* **Work item**:
Take the lines below from the first through the one that contains "global route |" and copy them exactly.

* **Supplied data**:
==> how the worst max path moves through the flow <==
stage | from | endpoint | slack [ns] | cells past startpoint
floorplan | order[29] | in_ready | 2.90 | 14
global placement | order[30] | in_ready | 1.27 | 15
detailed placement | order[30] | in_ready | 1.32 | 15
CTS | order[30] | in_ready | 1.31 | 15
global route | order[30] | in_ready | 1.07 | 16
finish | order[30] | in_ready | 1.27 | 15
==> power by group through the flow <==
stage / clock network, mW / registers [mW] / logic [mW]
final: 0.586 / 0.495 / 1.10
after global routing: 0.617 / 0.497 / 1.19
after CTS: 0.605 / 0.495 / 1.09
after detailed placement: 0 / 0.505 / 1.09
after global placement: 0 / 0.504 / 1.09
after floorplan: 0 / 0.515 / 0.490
`src/rtl/baccarat_round_ctrl_if.sv`:
```
// Card-source handshake, score inputs, and display/tally outputs of the baccarat round controller.
// The master modport is the controller side; the slave modport is the deck/display environment.
interface baccarat_round_ctrl_if #(
    parameter int TALLY_W = 8
);
    logic               start;
    logic               auto_mode;
    logic               card_ack;
    logic [3:0]         pscore;
    logic [3:0]         dscore;
    logic [3:0]         pcard3;
    logic               card_req;
    logic               load_pcard1;
    logic               load_pcard2;
    logic               load_pcard3;
    logic               load_dcard1;
    logic               load_dcard2;
    logic               load_dcard3;
    logic               player_win_light;
    logic               dealer_win_light;
    logic               round_done;
    logic               busy;
    logic [TALLY_W-1:0] player_wins;
    logic [TALLY_W-1:0] dealer_wins;
    logic [TALLY_W-1:0] ties;

    modport master (
        input  start, auto_mode, card_ack, pscore, dscore, pcard3,
        output card_req, load_pcard1, load_pcard2, load_pcard3,
               load_dcard1, load_dcard2, load_dcard3,
               player_win_light, dealer_win_light, round_done, busy,
               player_wins, dealer_wins, ties
    );

    modport slave (
        output start, auto_mode, card_ack, pscore, dscore, pcard3,
        input  card_req, load_pcard1, load_pcard2, load_pcard3,
               load_dcard1, load_dcard2, load_dcard3,
               player_win_light, dealer_win_light, round_done, busy,
               player_wins, dealer_wins, ties
    );
endinterface

```
`src/rtl/baccarat_round_ctrl.sv`:
```
// Punto banco round sequencer: deals cards over req/ack, applies third-card rules, holds result, keeps tallies.
// Load strobes are combinational on card_ack; a deal state waits indefinitely while card_ack is low.
module baccarat_round_ctrl #(
    parameter int HOLD_CYCLES = 8,
    parameter int TALLY_W     = 8,
    parameter int CNT_W       = 4
) (
    input logic                   slow_clock,
    input logic                   resetb,
    baccarat_round_ctrl_if.master rnd
);

    typedef enum logic [3:0] {
        IDLE = 4'd0, P1, D1, P2, D2, CHK, P3, BDEC, D3, RES, HOLD
    } state_t;

    state_t             state_q, state_d;
    logic [CNT_W-1:0]   hold_cnt_q, hold_cnt_d;
    logic               plight_q, plight_d;
    logic               dlight_q, dlight_d;
    logic [TALLY_W-1:0] pwin_q, pwin_d;
    logic [TALLY_W-1:0] dwin_q, dwin_d;
    logic [TALLY_W-1:0] tie_q, tie_d;
    logic               card_req_c;
    logic               round_done_c;
    logic [5:0]         load_c;
    logic               hold_last;
    logic               banker_draws;

    function automatic logic [TALLY_W-1:0] sat_inc(input logic [TALLY_W-1:0] v);
        return (&v) ? v : v + TALLY_W'(1);
    endfunction

    assign hold_last = (hold_cnt_q == CNT_W'(HOLD_CYCLES - 1));

    // Banker third-card table, indexed by banker score and the player's third card
    always_comb begin
        banker_draws = 1'b0;
        case (rnd.dscore)
            4'd0, 4'd1, 4'd2: banker_draws = 1'b1;
            4'd3:             banker_draws = (rnd.pcard3 != 4'd8);
            4'd4:             banker_draws = (rnd.pcard3 >= 4'd2) && (rnd.pcard3 <= 4'd7);
            4'd5:             banker_draws = (rnd.pcard3 >= 4'd4) && (rnd.pcard3 <= 4'd7);
            4'd6:             banker_draws = (rnd.pcard3 >= 4'd6) && (rnd.pcard3 <= 4'd7);
            default:          banker_draws = 1'b0;
        endcase
    end

    always_comb begin
        state_d      = state_q;
        hold_cnt_d   = hold_cnt_q;
        plight_d     = plight_q;
        dlight_d     = dlight_q;
        pwin_d       = pwin_q;
        dwin_d       = dwin_q;
        tie_d        = tie_q;
        card_req_c   = 1'b0;
        round_done_c = 1'b0;
        load_c       = 6'b0;
        case (state_q)
            IDLE: begin
                if (rnd.start) begin
                    state_d  = P1;
                    plight_d = 1'b0;
                    dlight_d = 1'b0;
                end
            end
            P1: begin
                card_req_c = 1'b1;
                if (rnd.card_ack) begin
                    load_c[0] = 1'b1;
                    state_d   = D1;
                end
            end
            D1: begin
                card_req_c = 1'b1;
                if (rnd.card_ack) begin
                    load_c[1] = 1'b1;
                    state_d   = P2;
                end
            end
            P2: begin
                card_req_c = 1'b1;
                if (rnd.card_ack) begin
                    load_c[2] = 1'b1;
                    state_d   = D2;
                end
            end
            D2: begin
                card_req_c = 1'b1;
                if (rnd.card_ack) begin
                    load_c[3] = 1'b1;
                    state_d   = CHK;
                end
            end
            CHK: begin
                if (rnd.pscore >= 4'd8 || rnd.dscore >= 4'd8) state_d = RES;
                else if (rnd.pscore <= 4'd5)                   state_d = P3;
                else if (rnd.dscore <= 4'd5)                   state_d = D3;
                else                                           state_d = RES;
            end
            P3: begin
                card_req_c = 1'b1;
                if (rnd.card_ack) begin
                    load_c[4] = 1'b1;
                    state_d   = BDEC;
                end
            end
            BDEC: state_d = banker_draws ? D3 : RES;
            D3: begin
                card_req_c = 1'b1;
                if (rnd.card_ack) begin
                    load_c[5] = 1'b1;
                    state_d   = RES;
                end
            end
            RES: begin
                state_d    = HOLD;
                hold_cnt_d = '0;
                if (rnd.pscore > rnd.dscore) begin
                    plight_d = 1'b1;
                    dlight_d = 1'b0;
                    pwin_d   = sat_inc(pwin_q);
                end else if (rnd.dscore > rnd.pscore) begin
                    plight_d = 1'b0;
                    dlight_d = 1'b1;
                    dwin_d   = sat_inc(dwin_q);
                end else begin
                    plight_d = 1'b1;
                    dlight_d = 1'b1;
                    tie_d    = sat_inc(tie_q);
                end
            end
            HOLD: begin
                hold_cnt_d = hold_cnt_q + CNT_W'(1);
                if (hold_last) begin
                    round_done_c = 1'b1;
                    if (rnd.auto_mode) begin
                        state_d  = P1;
                        plight_d = 1'b0;
                        dlight_d = 1'b0;
                    end else begin
                        state_d = IDLE;
                    end
                end
            end
            default: state_d = IDLE;
        endcase
    end

    always_ff @(posedge slow_clock or negedge resetb) begin
        if (!resetb) begin
            state_q    <= IDLE;
            hold_cnt_q <= '0;
            plight_q   <= 1'b0;
            dlight_q   <= 1'b0;
            pwin_q     <= '0;
            dwin_q     <= '0;
            tie_q      <= '0;
        end else begin
            state_q    <= state_d;
            hold_cnt_q <= hold_cnt_d;
            plight_q   <= plight_d;
            dlight_q   <= dlight_d;
            pwin_q     <= pwin_d;
            dwin_q     <= dwin_d;
            tie_q      <= tie_d;
        end
    end

    assign rnd.card_req         = card_req_c;
    assign rnd.load_pcard1      = load_c[0];
    assign rnd.load_dcard1      = load_c[1];
    assign rnd.load_pcard2      = load_c[2];
    assign rnd.load_dcard2      = load_c[3];
    assign rnd.load_pcard3      = load_c[4];
    assign rnd.load_dcard3      = load_c[5];
    assign rnd.round_done       = round_done_c;
    assign rnd.busy             = (state_q != IDLE);
    assign rnd.player_win_light = plight_q;
    assign rnd.dealer_win_light = dlight_q;
    assign rnd.player_wins      = pwin_q;
    assign rnd.dealer_wins      = dwin_q;
    assign rnd.ties             = tie_q;

endmodule

```
`src/flat_wrapper.sv`:
```
// flat-port wrapper written by rule: the top's interface ports become plain ports
module baccarat_round_ctrl_flat 
#(
    parameter int HOLD_CYCLES = 8,
    parameter int TALLY_W     = 8,
    parameter int CNT_W       = 4
)
  (slow_clock, resetb, rnd_start, rnd_auto_mode, rnd_card_ack, rnd_pscore, rnd_dscore, rnd_pcard3, rnd_card_req, rnd_load_pcard1, rnd_load_pcard2, rnd_load_pcard3, rnd_load_dcard1, rnd_load_dcard2, rnd_load_dcard3, rnd_player_win_light, rnd_dealer_win_light, rnd_round_done, rnd_busy, rnd_player_wins, rnd_dealer_wins, rnd_ties);
  baccarat_round_ctrl_if #(.TALLY_W(TALLY_W)) rnd_i ();
  input logic slow_clock;
  input logic resetb;
  input wire logic [$bits(rnd_i.start)-1:0] rnd_start;
  input wire logic [$bits(rnd_i.auto_mode)-1:0] rnd_auto_mode;
  input wire logic [$bits(rnd_i.card_ack)-1:0] rnd_card_ack;
  input wire logic [$bits(rnd_i.pscore)-1:0] rnd_pscore;
  input wire logic [$bits(rnd_i.dscore)-1:0] rnd_dscore;
  input wire logic [$bits(rnd_i.pcard3)-1:0] rnd_pcard3;
  output wire logic [$bits(rnd_i.card_req)-1:0] rnd_card_req;
  output wire logic [$bits(rnd_i.load_pcard1)-1:0] rnd_load_pcard1;
  output wire logic [$bits(rnd_i.load_pcard2)-1:0] rnd_load_pcard2;
  output wire logic [$bits(rnd_i.load_pcard3)-1:0] rnd_load_pcard3;
  output wire logic [$bits(rnd_i.load_dcard1)-1:0] rnd_load_dcard1;
  output wire logic [$bits(rnd_i.load_dcard2)-1:0] rnd_load_dcard2;
  output wire logic [$bits(rnd_i.load_dcard3)-1:0] rnd_load_dcard3;
  output wire logic [$bits(rnd_i.player_win_light)-1:0] rnd_player_win_light;
  output wire logic [$bits(rnd_i.dealer_win_light)-1:0] rnd_dealer_win_light;
  output wire logic [$bits(rnd_i.round_done)-1:0] rnd_round_done;
  output wire logic [$bits(rnd_i.busy)-1:0] rnd_busy;
  output wire logic [$bits(rnd_i.player_wins)-1:0] rnd_player_wins;
  output wire logic [$bits(rnd_i.dealer_wins)-1:0] rnd_dealer_wins;
  output wire logic [$bits(rnd_i.ties)-1:0] rnd_ties;
  assign rnd_i.start = rnd_start;
  assign rnd_i.auto_mode = rnd_auto_mode;
  assign rnd_i.card_ack = rnd_card_ack;
  assign rnd_i.pscore = rnd_pscore;
  assign rnd_i.dscore = rnd_dscore;
  assign rnd_i.pcard3 = rnd_pcard3;
  assign rnd_card_req = rnd_i.card_req;
  assign rnd_load_pcard1 = rnd_i.load_pcard1;
  assign rnd_load_pcard2 = rnd_i.load_pcard2;
  assign rnd_load_pcard3 = rnd_i.load_pcard3;
  assign rnd_load_dcard1 = rnd_i.load_dcard1;
  assign rnd_load_dcard2 = rnd_i.load_dcard2;
  assign rnd_load_dcard3 = rnd_i.load_dcard3;
  assign rnd_player_win_light = rnd_i.player_win_light;
  assign rnd_dealer_win_light = rnd_i.dealer_win_light;
  assign rnd_round_done = rnd_i.round_done;
  assign rnd_busy = rnd_i.busy;
  assign rnd_player_wins = rnd_i.player_wins;
  assign rnd_dealer_wins = rnd_i.dealer_wins;
  assign rnd_ties = rnd_i.ties;
  baccarat_round_ctrl #(.HOLD_CYCLES(HOLD_CYCLES), .TALLY_W(TALLY_W), .CNT_W(CNT_W)) u_core (.slow_clock(slow_clock), .resetb(resetb), .rnd(rnd_i));
endmodule
```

* **Output for this exercise**:
==> how the worst max path moves through the flow <==
stage | from | endpoint | slack [ns] | cells past startpoint
floorplan | order[29] | in_ready | 2.90 | 14
global placement | order[30] | in_ready | 1.27 | 15
detailed placement | order[30] | in_ready | 1.32 | 15
CTS | order[30] | in_ready | 1.31 | 15
global route | order[30] | in_ready | 1.07 | 16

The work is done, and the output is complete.